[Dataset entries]
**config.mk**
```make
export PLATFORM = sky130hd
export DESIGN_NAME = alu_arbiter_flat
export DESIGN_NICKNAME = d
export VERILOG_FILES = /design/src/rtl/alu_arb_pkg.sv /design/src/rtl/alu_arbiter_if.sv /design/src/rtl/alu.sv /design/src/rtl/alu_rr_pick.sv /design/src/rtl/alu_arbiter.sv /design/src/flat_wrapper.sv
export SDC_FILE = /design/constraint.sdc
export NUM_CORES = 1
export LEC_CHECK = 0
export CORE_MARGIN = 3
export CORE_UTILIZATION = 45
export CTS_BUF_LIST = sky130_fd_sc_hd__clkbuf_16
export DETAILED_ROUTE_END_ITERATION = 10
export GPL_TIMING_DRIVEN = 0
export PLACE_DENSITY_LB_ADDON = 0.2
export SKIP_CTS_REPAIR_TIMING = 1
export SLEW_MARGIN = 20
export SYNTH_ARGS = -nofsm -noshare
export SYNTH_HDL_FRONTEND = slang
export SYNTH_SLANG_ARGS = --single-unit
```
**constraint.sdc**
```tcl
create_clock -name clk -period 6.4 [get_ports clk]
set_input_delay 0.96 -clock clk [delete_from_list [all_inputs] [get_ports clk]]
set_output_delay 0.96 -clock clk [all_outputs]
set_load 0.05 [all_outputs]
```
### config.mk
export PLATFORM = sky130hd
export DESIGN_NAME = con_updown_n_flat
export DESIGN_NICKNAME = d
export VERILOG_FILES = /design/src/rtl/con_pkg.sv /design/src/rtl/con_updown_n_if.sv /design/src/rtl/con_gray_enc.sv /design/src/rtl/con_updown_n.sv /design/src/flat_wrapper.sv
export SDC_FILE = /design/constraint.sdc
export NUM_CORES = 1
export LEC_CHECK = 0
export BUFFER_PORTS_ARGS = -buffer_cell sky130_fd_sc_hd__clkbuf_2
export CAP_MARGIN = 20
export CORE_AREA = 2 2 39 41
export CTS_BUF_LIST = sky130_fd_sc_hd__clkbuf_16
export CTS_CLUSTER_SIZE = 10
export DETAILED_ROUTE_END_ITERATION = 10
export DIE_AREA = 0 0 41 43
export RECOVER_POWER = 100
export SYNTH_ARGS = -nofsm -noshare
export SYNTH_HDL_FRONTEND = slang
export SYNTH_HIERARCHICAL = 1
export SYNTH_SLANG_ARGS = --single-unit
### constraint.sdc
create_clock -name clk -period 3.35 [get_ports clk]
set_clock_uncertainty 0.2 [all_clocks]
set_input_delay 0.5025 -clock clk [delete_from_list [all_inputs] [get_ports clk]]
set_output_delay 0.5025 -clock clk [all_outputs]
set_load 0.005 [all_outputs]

---

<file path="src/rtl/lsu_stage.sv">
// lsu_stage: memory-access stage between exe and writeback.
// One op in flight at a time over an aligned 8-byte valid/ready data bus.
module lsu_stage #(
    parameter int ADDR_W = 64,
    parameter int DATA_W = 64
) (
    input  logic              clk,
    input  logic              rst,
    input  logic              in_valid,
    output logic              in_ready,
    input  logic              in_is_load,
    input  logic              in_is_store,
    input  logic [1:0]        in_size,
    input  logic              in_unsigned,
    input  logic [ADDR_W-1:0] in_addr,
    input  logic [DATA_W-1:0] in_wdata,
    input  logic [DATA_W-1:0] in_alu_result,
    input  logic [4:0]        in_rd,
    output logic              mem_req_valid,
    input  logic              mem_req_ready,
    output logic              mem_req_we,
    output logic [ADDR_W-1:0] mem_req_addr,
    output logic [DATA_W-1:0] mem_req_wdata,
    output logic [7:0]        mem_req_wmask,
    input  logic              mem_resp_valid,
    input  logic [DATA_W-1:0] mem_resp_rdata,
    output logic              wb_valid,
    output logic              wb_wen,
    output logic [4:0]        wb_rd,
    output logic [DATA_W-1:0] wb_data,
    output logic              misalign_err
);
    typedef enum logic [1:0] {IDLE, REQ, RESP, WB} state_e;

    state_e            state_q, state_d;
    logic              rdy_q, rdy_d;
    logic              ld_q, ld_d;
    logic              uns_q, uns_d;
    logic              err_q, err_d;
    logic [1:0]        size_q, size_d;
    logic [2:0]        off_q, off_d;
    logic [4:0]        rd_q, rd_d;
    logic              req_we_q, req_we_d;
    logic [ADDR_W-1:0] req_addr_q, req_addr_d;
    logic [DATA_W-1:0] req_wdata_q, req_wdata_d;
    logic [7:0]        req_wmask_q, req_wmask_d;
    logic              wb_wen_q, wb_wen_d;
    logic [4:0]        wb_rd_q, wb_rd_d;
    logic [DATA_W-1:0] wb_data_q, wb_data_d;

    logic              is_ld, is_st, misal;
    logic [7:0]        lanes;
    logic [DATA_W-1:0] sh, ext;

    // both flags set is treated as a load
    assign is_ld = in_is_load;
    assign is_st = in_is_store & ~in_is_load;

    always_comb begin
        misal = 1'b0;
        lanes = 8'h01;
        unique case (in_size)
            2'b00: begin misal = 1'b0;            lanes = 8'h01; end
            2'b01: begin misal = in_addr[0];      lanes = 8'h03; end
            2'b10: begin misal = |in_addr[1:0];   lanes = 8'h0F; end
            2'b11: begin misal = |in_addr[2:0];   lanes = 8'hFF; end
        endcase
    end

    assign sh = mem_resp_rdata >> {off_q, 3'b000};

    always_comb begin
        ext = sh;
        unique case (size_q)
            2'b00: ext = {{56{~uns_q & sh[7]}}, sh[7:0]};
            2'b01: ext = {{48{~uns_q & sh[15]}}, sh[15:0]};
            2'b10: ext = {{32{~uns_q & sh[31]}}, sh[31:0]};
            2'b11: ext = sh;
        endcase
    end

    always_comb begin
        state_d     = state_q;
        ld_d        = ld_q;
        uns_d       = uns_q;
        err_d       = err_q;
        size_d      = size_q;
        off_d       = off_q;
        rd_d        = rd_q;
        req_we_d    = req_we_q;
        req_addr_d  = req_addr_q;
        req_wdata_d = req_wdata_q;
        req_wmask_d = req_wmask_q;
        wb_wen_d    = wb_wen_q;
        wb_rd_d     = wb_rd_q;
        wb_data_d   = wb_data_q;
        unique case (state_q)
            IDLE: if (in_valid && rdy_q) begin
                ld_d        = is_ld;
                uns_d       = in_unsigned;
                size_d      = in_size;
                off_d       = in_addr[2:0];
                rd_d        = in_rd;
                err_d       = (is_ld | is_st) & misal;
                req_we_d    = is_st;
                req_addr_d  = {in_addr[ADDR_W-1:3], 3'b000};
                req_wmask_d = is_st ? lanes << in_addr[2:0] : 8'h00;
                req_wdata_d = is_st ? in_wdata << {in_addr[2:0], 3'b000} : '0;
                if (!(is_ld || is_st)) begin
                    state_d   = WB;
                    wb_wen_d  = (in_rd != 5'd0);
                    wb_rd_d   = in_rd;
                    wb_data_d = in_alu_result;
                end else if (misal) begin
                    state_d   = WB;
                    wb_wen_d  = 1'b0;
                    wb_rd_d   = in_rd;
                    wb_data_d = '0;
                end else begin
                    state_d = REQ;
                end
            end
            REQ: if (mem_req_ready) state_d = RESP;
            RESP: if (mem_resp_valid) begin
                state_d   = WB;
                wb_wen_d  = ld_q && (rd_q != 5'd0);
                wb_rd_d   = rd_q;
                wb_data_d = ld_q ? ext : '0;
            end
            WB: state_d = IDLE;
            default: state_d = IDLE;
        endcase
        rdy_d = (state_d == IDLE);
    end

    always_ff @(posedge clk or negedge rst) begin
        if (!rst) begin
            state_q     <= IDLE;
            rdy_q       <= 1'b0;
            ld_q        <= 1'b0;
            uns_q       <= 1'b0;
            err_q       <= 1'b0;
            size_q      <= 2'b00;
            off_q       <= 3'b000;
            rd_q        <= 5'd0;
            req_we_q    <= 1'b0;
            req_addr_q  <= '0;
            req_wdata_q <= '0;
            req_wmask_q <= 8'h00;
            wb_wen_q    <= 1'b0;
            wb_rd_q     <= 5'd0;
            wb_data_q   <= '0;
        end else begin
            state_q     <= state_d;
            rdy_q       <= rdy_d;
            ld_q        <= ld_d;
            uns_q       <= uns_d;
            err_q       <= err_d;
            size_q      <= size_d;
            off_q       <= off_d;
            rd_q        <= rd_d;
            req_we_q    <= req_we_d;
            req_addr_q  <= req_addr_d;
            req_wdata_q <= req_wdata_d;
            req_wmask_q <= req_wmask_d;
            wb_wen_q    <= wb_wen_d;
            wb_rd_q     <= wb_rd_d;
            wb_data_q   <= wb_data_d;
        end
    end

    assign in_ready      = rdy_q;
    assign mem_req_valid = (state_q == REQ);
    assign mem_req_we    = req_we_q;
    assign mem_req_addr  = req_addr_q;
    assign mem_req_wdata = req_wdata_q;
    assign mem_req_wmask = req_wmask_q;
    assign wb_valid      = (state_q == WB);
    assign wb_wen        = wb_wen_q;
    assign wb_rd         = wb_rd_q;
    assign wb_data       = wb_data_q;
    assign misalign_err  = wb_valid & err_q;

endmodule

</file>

Exercise prompt
Return exactly, and only, the lines above starting at the line that contains "export SYNTH_HIERARCHICAL = 1" and ending at the line that contains "set_load 0.005 [all_outputs]".

Task result
export SYNTH_HIERARCHICAL = 1
export SYNTH_SLANG_ARGS = --single-unit
### constraint.sdc
create_clock -name clk -period 3.35 [get_ports clk]
set_clock_uncertainty 0.2 [all_clocks]
set_input_delay 0.5025 -clock clk [delete_from_list [all_inputs] [get_ports clk]]
set_output_delay 0.5025 -clock clk [all_outputs]
set_load 0.005 [all_outputs]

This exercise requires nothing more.